**WHAT IS EXPECTED**. Up to and including the line with "set_input_delay 0.41 -clock", please set down the entries below exactly, starting from the first line.

**GIVEN INFORMATION**.

File: config.mk
export PLATFORM = sky130hd
export DESIGN_NAME = frame_buffer_reader
export DESIGN_NICKNAME = d
export VERILOG_FILES = /design/src/rtl/frame_buffer_reader.sv
export SDC_FILE = /design/constraint.sdc
export NUM_CORES = 1
export LEC_CHECK = 0
export CORE_MARGIN = 2
export CORE_UTILIZATION = 56
export CTS_BUF_LIST = sky130_fd_sc_hd__clkbuf_4
export DETAILED_ROUTE_END_ITERATION = 12
export PLACE_DENSITY = 0.92
export REMOVE_ABC_BUFFERS = 1
export SYNTH_ARGS = -nofsm -noshare
export SYNTH_HDL_FRONTEND = slang
export SYNTH_SLANG_ARGS = --single-unit
File: constraint.sdc
create_clock -name clk -period 4.1 [get_ports clk]
set_clock_uncertainty 0.1 [all_clocks]
set_input_delay 0.41 -clock clk [delete_from_list [all_inputs] [get_ports clk]]
set_output_delay 0.41 -clock clk [all_outputs]
set_load 0.02 [all_outputs]
File: src/rtl/frame_buffer_reader.sv
// Read-side controller for the ping-pong sample banks: streams a completed bank
// out as valid/ready samples with first/last tags, tracking pending frames and overruns.
module frame_buffer_reader #(
   parameter int unsigned ADDR_W    = 11,
   parameter int unsigned DATA_W    = 12,
   parameter int unsigned FRAME_LEN = 2048
) (
   input  logic              clk,
   input  logic              rst,
   input  logic              frame_ready,
   input  logic              frame_bank,
   input  logic [1:0]        wr_en,
   output logic [ADDR_W-1:0] rd_addr,
   output logic [1:0]        rd_en,
   input  logic [DATA_W-1:0] rd_data0,
   input  logic [DATA_W-1:0] rd_data1,
   output logic [DATA_W-1:0] out_data,
   output logic              out_valid,
   input  logic              out_ready,
   output logic              out_first,
   output logic              out_last,
   output logic              frame_done,
   output logic              overrun,
   output logic              collision,
   output logic              busy
);

   localparam int unsigned CW = ADDR_W + 1;
   localparam int unsigned EW = DATA_W + 2;
   localparam logic [CW-1:0] LAST_ADDR = CW'(FRAME_LEN - 1);

   typedef enum logic [1:0] {IDLE, READ, DRAIN} state_t;

   state_t            state_q, state_d;
   logic              bank_q, bank_d;
   logic [CW-1:0]     iss_q, iss_d;
   logic              pend_vld_q, pend_vld_d;
   logic              pend_bank_q, pend_bank_d;
   logic              infl_q;
   logic [ADDR_W-1:0] infl_addr_q;
   logic [EW-1:0]     mem_q [2];
   logic              wptr_q, rptr_q;
   logic [1:0]        cnt_q;

   logic              pop_c, issue_c, done_c;
   logic [2:0]        occ_c;
   logic [EW-1:0]     push_entry_c;
   logic [DATA_W-1:0] rdata_c;

   // Occupancy after this cycle's pop, counting the read still in flight.
   assign pop_c   = (cnt_q != 2'd0) && out_ready;
   assign occ_c   = 3'(cnt_q) + 3'(infl_q) - 3'(pop_c);
   assign issue_c = (state_q == READ) && (occ_c < 3'd2);
   assign done_c  = pop_c && out_last;
   assign rdata_c = bank_q ? rd_data1 : rd_data0;
   assign push_entry_c = {({1'b0, infl_addr_q} == LAST_ADDR),
                          (infl_addr_q == '0), rdata_c};

   always_comb begin
      rd_en      = 2'b00;
      rd_addr    = '0;
      if (issue_c) begin
         rd_en   = bank_q ? 2'b10 : 2'b01;
         rd_addr = iss_q[ADDR_W-1:0];
      end
      collision  = |(rd_en & wr_en);
      out_valid  = (cnt_q != 2'd0);
      {out_last, out_first, out_data} = mem_q[rptr_q];
      frame_done = done_c;
      busy       = (state_q != IDLE);
   end

   always_comb begin
      state_d     = state_q;
      bank_d      = bank_q;
      iss_d       = iss_q;
      pend_vld_d  = pend_vld_q;
      pend_bank_d = pend_bank_q;
      overrun     = 1'b0;
      // A request while busy fills the single pending slot; a second one replaces it.
      if (frame_ready && (state_q != IDLE)) begin
         overrun     = pend_vld_q;
         pend_vld_d  = 1'b1;
         pend_bank_d = frame_bank;
      end
      if (issue_c) iss_d = iss_q + CW'(1);
      case (state_q)
         IDLE: begin
            if (pend_vld_q) begin
               state_d    = READ;
               bank_d     = pend_bank_q;
               iss_d      = '0;
               pend_vld_d = 1'b0;
            end else if (frame_ready) begin
               state_d = READ;
               bank_d  = frame_bank;
               iss_d   = '0;
            end
         end
         READ: begin
            if (issue_c && (iss_q == LAST_ADDR)) state_d = DRAIN;
         end
         DRAIN: begin
            if (done_c) begin
               if (pend_vld_d) begin
                  state_d    = READ;
                  bank_d     = pend_bank_d;
                  iss_d      = '0;
                  pend_vld_d = 1'b0;
               end else begin
                  state_d = IDLE;
               end
            end
         end
         default: state_d = IDLE;
      endcase
   end

   always_ff @(posedge clk) begin
      if (rst) begin
         state_q     <= IDLE;
         bank_q      <= 1'b0;
         iss_q       <= '0;
         pend_vld_q  <= 1'b0;
         pend_bank_q <= 1'b0;
      end else begin
         state_q     <= state_d;
         bank_q      <= bank_d;
         iss_q       <= iss_d;
         pend_vld_q  <= pend_vld_d;
         pend_bank_q <= pend_bank_d;
      end
   end

   // Two-entry output FIFO fed by the 1-cycle BRAM return path.
   always_ff @(posedge clk) begin
      if (rst) begin
         infl_q      <= 1'b0;
         infl_addr_q <= '0;
         wptr_q      <= 1'b0;
         rptr_q      <= 1'b0;
         cnt_q       <= 2'd0;
         mem_q[0]    <= '0;
         mem_q[1]    <= '0;
      end else begin
         infl_q      <= issue_c;
         infl_addr_q <= iss_q[ADDR_W-1:0];
         if (infl_q) begin
            mem_q[wptr_q] <= push_entry_c;
            wptr_q        <= ~wptr_q;
         end
         if (pop_c) rptr_q <= ~rptr_q;
         cnt_q <= cnt_q + 2'(infl_q) - 2'(pop_c);
      end
   end

endmodule

==> results of run 1 <==
## flip-flops by register name (all words and copies together) (netlist names), named ones only
register / cells
wptr_q: 1
cnt_q: 2
iss_q: 12
infl_q: 1
mem_q: 28
pend_bank_q: 1
infl_addr_q: 11
bank_q: 1
pend_vld_q: 1
rptr_q: 1
state_q: 2
## per-stage QoR
step | hold WS, ns | utilization [%] | total power [mW]
after detailed placement | 0.395 | 73.0 | 1.33
after CTS | 0.412 | 77.0 | 1.87
after global routing | 0.428 | 77.0 | 1.94
after floorplan | 0.348 | - | 1.09
after global placement | 0.367 | 73.0 | 1.31
final | 0.407 | 77.0 | 1.87
## cells in the final DEF, fill, tap and decap left out, types with 2 or more instances in the layout
cell	instances
sky130_fd_sc_hd__and3_1	11
sky130_fd_sc_hd__nor4_1	4
sky130_fd_sc_hd__dfxtp_1	34
sky130_fd_sc_hd__nor3_1	2
sky130_fd_sc_hd__o21ai_0	6
sky130_fd_sc_hd__edfxtp_1	28
sky130_fd_sc_hd__nor2_1	45
sky130_fd_sc_hd__mux2i_1	14
sky130_fd_sc_hd__clkbuf_4	9
sky130_fd_sc_hd__a21oi_1	7
sky130_fd_sc_hd__and2_1	2
sky130_fd_sc_hd__xor2_1	4
sky130_fd_sc_hd__xnor2_1	2
sky130_fd_sc_hd__nand2_1	6
sky130_fd_sc_hd__or3_1	5
sky130_fd_sc_hd__nand2b_1	2
sky130_fd_sc_hd__ha_1	4
sky130_fd_sc_hd__mux2_2	13
sky130_fd_sc_hd__bufinv_16	3
sky130_fd_sc_hd__nand3_1	7
sky130_fd_sc_hd__clkinv_4	2
sky130_fd_sc_hd__buf_4	3
sky130_fd_sc_hd__inv_1	11
sky130_fd_sc_hd__nor2b_1	11
sky130_fd_sc_hd__nand4_1	6
sky130_fd_sc_hd__clkdlybuf4s50_1	62
sky130_fd_sc_hd__or2_2	3
## power breakdown
group          internal, mW  switching, mW  leakage, nW
clock network         0.312          0.242        0.100
registers             0.716         0.0613        0.566
logic                 0.267          0.267        0.735
## layout make-up
type | instances | area, um2 | share of cell area [%]
Timing Repair Buffer | 65 | 643 | 17.6
Clock inverter | 7 | 121 | 3.32
Sequential cell | 62 | 1520 | 41.6
Inverter | 11 | 41.3 | 1.13
Multi-Input combinational cell | 173 | 1180 | 32.3
Clock buffer | 9 | 67.6 | 1.85
Tap cell | 67 | 83.8 | 2.29
## worst max-delay path, cell delays in order, from the launching register on
cell and delay (ns):
sky130_fd_sc_hd__dfxtp_1 0.46, sky130_fd_sc_hd__o21a_1 0.25, sky130_fd_sc_hd__ha_1 0.26, sky130_fd_sc_hd__inv_1 0.05, sky130_fd_sc_hd__ha_1 0.14, sky130_fd_sc_hd__inv_1 0.05
sky130_fd_sc_hd__fa_1 0.49, sky130_fd_sc_hd__and3b_2 0.20, sky130_fd_sc_hd__nand2_1 0.18, sky130_fd_sc_hd__inv_1 0.10, sky130_fd_sc_hd__ha_1 0.14, sky130_fd_sc_hd__clkdlybuf4s50_1 0.59
## path summary, 6_finish.rpt
kind                   from         end  slack (ns)  cells past startpoint
setup / recovery   cnt_q[1]  rd_addr[0]        0.26                     11
hold / removal    iss_q[10]   iss_q[10]        0.41                      2
setup reg to reg   cnt_q[1]  state_q[0]        1.04                     11
hold reg to reg   iss_q[10]   iss_q[10]        0.41                      2
## cells by family after synthesis
logic type                 count (synthesis)  share of synthesized area [%]
AOI/OAI and AO/OA                         22                           5.58
xor gates and xnor gates                   7                           2.48
adders and majority gates                  5                           2.52
buffers and inverters                     20                           2.75
DFF                                       62                           54.8
muxes                                     28                           10.9
and+or+nand+nor                          111                           21.1
## cells in the mapped netlist (2+ instances only)
cell type,number,area [um2]
sky130_fd_sc_hd__a21oi_1,7,35.0
sky130_fd_sc_hd__and2_1,2,12.5
sky130_fd_sc_hd__and3_1,11,68.8
sky130_fd_sc_hd__clkbuf_1,8,30.0
sky130_fd_sc_hd__dfxtp_1,34,681
sky130_fd_sc_hd__edfxtp_1,28,841
sky130_fd_sc_hd__ha_1,4,50.1
sky130_fd_sc_hd__inv_1,11,41.3
sky130_fd_sc_hd__mux2_2,13,146
sky130_fd_sc_hd__mux2i_1,14,140
sky130_fd_sc_hd__nand2_1,6,22.5
sky130_fd_sc_hd__nand2b_1,2,12.5
sky130_fd_sc_hd__nand3_1,7,35.0
sky130_fd_sc_hd__nand4_1,6,37.5
sky130_fd_sc_hd__nor2_1,45,169
sky130_fd_sc_hd__nor2b_1,11,68.8
sky130_fd_sc_hd__nor3_1,2,10.0
sky130_fd_sc_hd__nor4_1,4,25.0
sky130_fd_sc_hd__o21ai_0,6,30.0
sky130_fd_sc_hd__or2_2,3,18.8
sky130_fd_sc_hd__or3_1,5,31.3
sky130_fd_sc_hd__xnor2_1,2,17.5
sky130_fd_sc_hd__xor2_1,4,35.0
## routing by layer
metal	share of wire (%)	wire (um)	vias up	GRT usage, %
li1	-	-	1040	-
met1	41	2520	1025	26.0
met2	51	3120	73	42.1
met3	5.9	360	10	5.56
met4	1.2	75	0	11.7
met5	0	0	-	0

**RESULT OF THIS EXERCISE**.
File: config.mk
export PLATFORM = sky130hd
export DESIGN_NAME = frame_buffer_reader
export DESIGN_NICKNAME = d
export VERILOG_FILES = /design/src/rtl/frame_buffer_reader.sv
export SDC_FILE = /design/constraint.sdc
export NUM_CORES = 1
export LEC_CHECK = 0
export CORE_MARGIN = 2
export CORE_UTILIZATION = 56
export CTS_BUF_LIST = sky130_fd_sc_hd__clkbuf_4
export DETAILED_ROUTE_END_ITERATION = 12
export PLACE_DENSITY = 0.92
export REMOVE_ABC_BUFFERS = 1
export SYNTH_ARGS = -nofsm -noshare
export SYNTH_HDL_FRONTEND = slang
export SYNTH_SLANG_ARGS = --single-unit
File: constraint.sdc
create_clock -name clk -period 4.1 [get_ports clk]
set_clock_uncertainty 0.1 [all_clocks]
set_input_delay 0.41 -clock clk [delete_from_list [all_inputs] [get_ports clk]]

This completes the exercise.